Start of Data section
`src/hw/rtl/tlpm_pkg.sv`:
```
// shared types and constants for the two-level page map insert block
// no dependencies; imported by every module of the block except tlpm_ram
`timescale 1ns / 1ps

package tlpm_pkg;

  localparam int unsigned MAX_TABLES_DEF    = 64;
  localparam int unsigned ENTRIES_PER_TABLE = 1024;
  localparam int unsigned DIR_ENTRIES       = 1024;
  localparam int unsigned DIR_IX_W          = 10;
  localparam int unsigned TIX_W             = 10;
  localparam int unsigned ENTRY_W           = 32;
  localparam int unsigned ATTR_W            = 12;
  localparam int unsigned SLOT_MAX_W        = 10;
  localparam int unsigned PAGE_SHIFT        = 12;
  localparam int unsigned DIR_IX_LSB        = 22;
  localparam int unsigned TIX_LSB           = 12;

  // present, user, writable
  localparam logic [ENTRY_W-1:0] DIR_FLAGS = 32'h0000_0007;

  typedef enum logic [1:0] {
    ST_WRITTEN   = 2'd0,
    ST_KEPT      = 2'd1,
    ST_EXHAUSTED = 2'd2
  } status_t;

  // classified request handed from the front part to the back part
  typedef struct packed {
    logic                  exhausted;
    logic                  allocated;
    logic [SLOT_MAX_W-1:0] slot;
    logic [TIX_W-1:0]      tix;
    logic [ENTRY_W-1:0]    value;
  } req_t;

  typedef enum logic [1:0] {
    F_CLEAR,
    F_IDLE,
    F_LOOK
  } front_state_t;

  typedef enum logic [1:0] {
    B_IDLE,
    B_ZERO,
    B_READ,
    B_WAIT
  } back_state_t;

endpackage

```
`src/hw/rtl/tlpm_fifo.sv`:
```
// two-entry queue of classified requests between front and back parts
// depends on tlpm_pkg
`timescale 1ns / 1ps

module tlpm_fifo import tlpm_pkg::*; (
  input  logic clk,
  input  logic rst,
  input  logic push,
  input  req_t data_in,
  output logic full,
  input  logic pop,
  output req_t data_out,
  output logic empty
);

  req_t       slots [2];
  logic       wptr;
  logic       rptr;
  logic [1:0] count;

  assign full     = (count == 2'd2);
  assign empty    = (count == 2'd0);
  assign data_out = slots[rptr];

  always_ff @(posedge clk) begin
    if (push) begin
      slots[wptr] <= data_in;
    end
  end

  always_ff @(posedge clk) begin
    if (rst) begin
      wptr  <= 1'b0;
      rptr  <= 1'b0;
      count <= 2'd0;
    end else begin
      if (push) begin
        wptr <= ~wptr;
      end
      if (pop) begin
        rptr <= ~rptr;
      end
      unique case ({push, pop})
        2'b10:   count <= count + 2'd1;
        2'b01:   count <= count - 2'd1;
        default: count <= count;
      endcase
    end
  end

endmodule

```
`config.mk`:
```
export PLATFORM = sky130hd
export DESIGN_NAME = tlpm_fifo
export DESIGN_NICKNAME = d
export VERILOG_FILES = /design/src/hw/rtl/tlpm_pkg.sv /design/src/hw/rtl/tlpm_fifo.sv
export SDC_FILE = /design/constraint.sdc
export NUM_CORES = 1
export LEC_CHECK = 0
export ABC_AREA = 1
export BUFFER_PORTS_ARGS = -buffer_cell sky130_fd_sc_hd__clkbuf_2
export CELL_PAD_IN_SITES_DETAIL_PLACEMENT = 1
export CELL_PAD_IN_SITES_GLOBAL_PLACEMENT = 1
export CORE_ASPECT_RATIO = 2
export CORE_MARGIN = 3
export CORE_UTILIZATION = 50
export CTS_BUF_LIST = sky130_fd_sc_hd__clkbuf_4
export DETAILED_ROUTE_END_ITERATION = 10
export HOLD_SLACK_MARGIN = 0.05
export PLACE_DENSITY_LB_ADDON = 0.1
export SYNTH_ARGS = -nofsm -noshare
export SYNTH_HDL_FRONTEND = slang
export SYNTH_SLANG_ARGS = --single-unit
```
`constraint.sdc`:
```
create_clock -name clk -period 5.4 [get_ports clk]
set_input_delay 0.27 -clock clk [delete_from_list [all_inputs] [get_ports clk]]
set_output_delay 0.27 -clock clk [all_outputs]
set_load 0.01 [all_outputs]
```
==> results.md <==
* Mux share of post-synthesis cell area at a little under a fifth
* Initial Util at between 50 and 60%
* Grt ovf at 0
* Syn Inst Count at 201
* DRC at 0
* DRT iter0 DRCs at around 190
* Ys async rst share at 0%
* Rows at 47
* Rel. slew slack at approximately 33%
* Final wirelength at just over 9 mm
* I/O Buffers at 113
* Critical path fanouts, max at between 50 and 60
* Antenna cells at 0
* Simple logic cell fraction of the synthesized area at about 1.5%
* PwrDens at 332 nW/um2
* Critical path arrival at 2.10 ns
* HP Class: in -> reg
* Vias at ~2.4k
* Vias in the first global route at 2764
* Mapped Area at between 4000 and 5000 um2
* Total CTS buffers at 17
* Area of the multi-input gates at about 900 um2
* Main synth FF type: edfxtp_1
* CP max-delay cell: dfxtp_4
* Min Clock Period, post-route at 2.37 ns
* XOR/XNOR share of the synthesized area at 0.200%
* Horiz. Die Dim at ~72 um
* Routing usage on met3 at 7.34%
* Initial antenna violation count at 0
* Routed Antenna Nets at 0
* Core area at 8410 um2
* Root buf cell: clkbuf_4
* CTS tree: done
* Area delta synth->final at 33.9%
* Final core occ at roughly 70%
* Worst path top cell family by delay: flip-flops
* Worst skew pair latency at between 0.5 and 0.6 ns
* WL/cell at around 19 um
* CTS max path bufs at 2
* Mean Syn Cell Area at 21.8 um2
* Fin Setup TNS at 0 ns
* Final nets at about 450
* Final setup viols at 0
* Reg area at approximately 3300 um2
* Final Hold Fails at 0
* Combinational family with the most area after synthesis: multiplexers
* Clk slew on worst S/H paths at 0.10 ns
* Register area share after synthesis at approximately 76%
* Crit path required time at 5.13 ns
* Status: complete, no violations
* Yosys warns at 0
* Die H at 138 um
* Fillers at 770
* Total GRT Usage at around a fifth
* Share of cells above drive strength 1 at between 50 and 60%
* Met1 usage at between 20% and 30%
* Synth Area in Compound Gates at less than 1%
* Max-slew violations at 0
* First-pass GRT wire length at between 10 and 15 mm
* DRT Pass-1 Iters at 4
* Worst VDD drop at ~0.27 mV
* Worst Path Buf+Inv at 1
* Post-Synth Adder-Cell Area at less than 1%
* Yosys reg bits at roughly 110
* Worst Clk Skew at around 0.008 ns
* Dpl hpwl at around 5.6 mm
* Die area at 9980 um2
* Pin slew with the least headroom to its limit at between 1 and 1.5 ns
* Static Leak at roughly 2.4 nW
* Worst-path cell chain: mux2_2 -> clkbuf_2
* Crit path kind: reg -> out
* Top Ports at 114
* RSZ-0062 raised after global routing: no
* M2 GR Usage at a little over a third
* Critical Path End Type: output port
* Fin crit share at between 40% and 50%
* Mapped Nets at 260
* FMAX at about 0.42 GHz
* CTS H-tree lvls at 4
* Avg Vias per Cell at between 4 and 5
* Max_cap viols at 0
* Count of cell types in the netlist at 15
* Number of synthesized flops with an enable pin at roughly 110
* CTS Sinks at about 110
* Largest net degree at the start of global routing at 55
* GR peak layer: met2
* Critical Path Max Stage Delay at between 1 and 1.5 ns
* Crit start category: register
* Routability Congestion at 0.673
-- power breakdown --
group,switching [mW],leakage [nW],internal [mW]
logic,0.102,1.19,0.143
clock network,0.296,0.159,0.356
registers,0.0373,1.06,1.01
total,0.435,2.41,1.51
-- cells in the final DEF (no fill, tap or decap), drive strengths merged --
cell type      n
edfxtp       108
dfxtp          5
o21ai          1
nor3           1
inv            7
mux2          54
bufinv         4
nand4          1
nand2          5
clkinv         8
a21oi          1
dlygate4sd3   58
nor2          10
clkbuf       130
ha             1
clkinvlp       2
xnor2          1
buf            2
-- Yosys cell counts (4+ instances only) --
cell type	number	area, um2
buf_12	5	100
dfxtp_1	5	100
edfxtp_1	108	3240
inv_1	7	26.3
mux2_2	4	45.0
mux2_4	50	751
nand2_1	5	18.8
nor2_1	10	37.5
-- cell type report --
type	instances	share of cell area [%]
timing repair buffer	173	19.8
clock buffer	17	2.18
multi-input combinational	75	15.4
inverter	7	0.449
clock inverter	14	2.93
sequential	113	57.1
tap	98	2.09
-- worst paths after layout --
path	startpoint	endpoint	slack, ns	depth (start not counted)
setup reg to reg	wptr$_SDFFE_PP0P_	slots[1][53]$_DFFE_PP_	3.62	3
setup / recovery	register	data_out[53]	3.03	2
hold / removal	data_in[25]	slots[0][25]$_DFFE_PP_	0.49	2
hold reg to reg	count[1]$_SDFFE_PP0P_	count[1]$_SDFFE_PP0P_	0.53	2
-- routing by layer --
metal  wire length (um)  vias to the layer above
met2               5590                       80
met1               3130                     1201
li1                   -                     1150
met5                  0                        -
met3                494                       13
met4                135                        0
-- flip-flops by register name (all words and copies together) (netlist names), named ones only --
signal and cells:
count 2, rptr 1, slots 108, wptr 1
-- stage by stage --
| stage | instance area, um2 | power, mW | std cells | hold slack, ns | worst slack (ns) |
|---|---|---|---|---|---|
| global placement | 4980 | 1.27 | 408 | 0.458 | 3.54 |
| CTS | 5860 | 1.97 | 497 | 0.434 | 2.95 |
| detailed placement | 4980 | 1.28 | 408 | 0.463 | 3.55 |
| floorplan | 4380 | 1.20 | 201 | 0.342 | 2.34 |
| finish | 5860 | 1.95 | 497 | 0.489 | 3.03 |
| global route | 5860 | 2.03 | 497 | 0.431 | 2.88 |
-- timing repair --
item / in CTS / in global routing
hold endpoints to repair: 112 / 0
setup buffers: 0 / 0
hold buffers: 58 / 0
resized for setup: 0 / 0
-- cells by family (layout without fill, tap and decap cells) --
logic type / Yosys count / count (layout)
fa+ha+maj: 1 / 1
flops: 113 / 113
mux: 54 / 54
simple gates: 17 / 17
buf+inv: 13 / 211
compound gates: 2 / 2
xor+xnor: 1 / 1
Power figures use the tool's default switching activity.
End of Data section
_Aim of the exercise_:
What is needed is every line of the records above that contains the word "default".

_Answer to the problem_:
        default: count <= count;
Power figures use the tool's default switching activity.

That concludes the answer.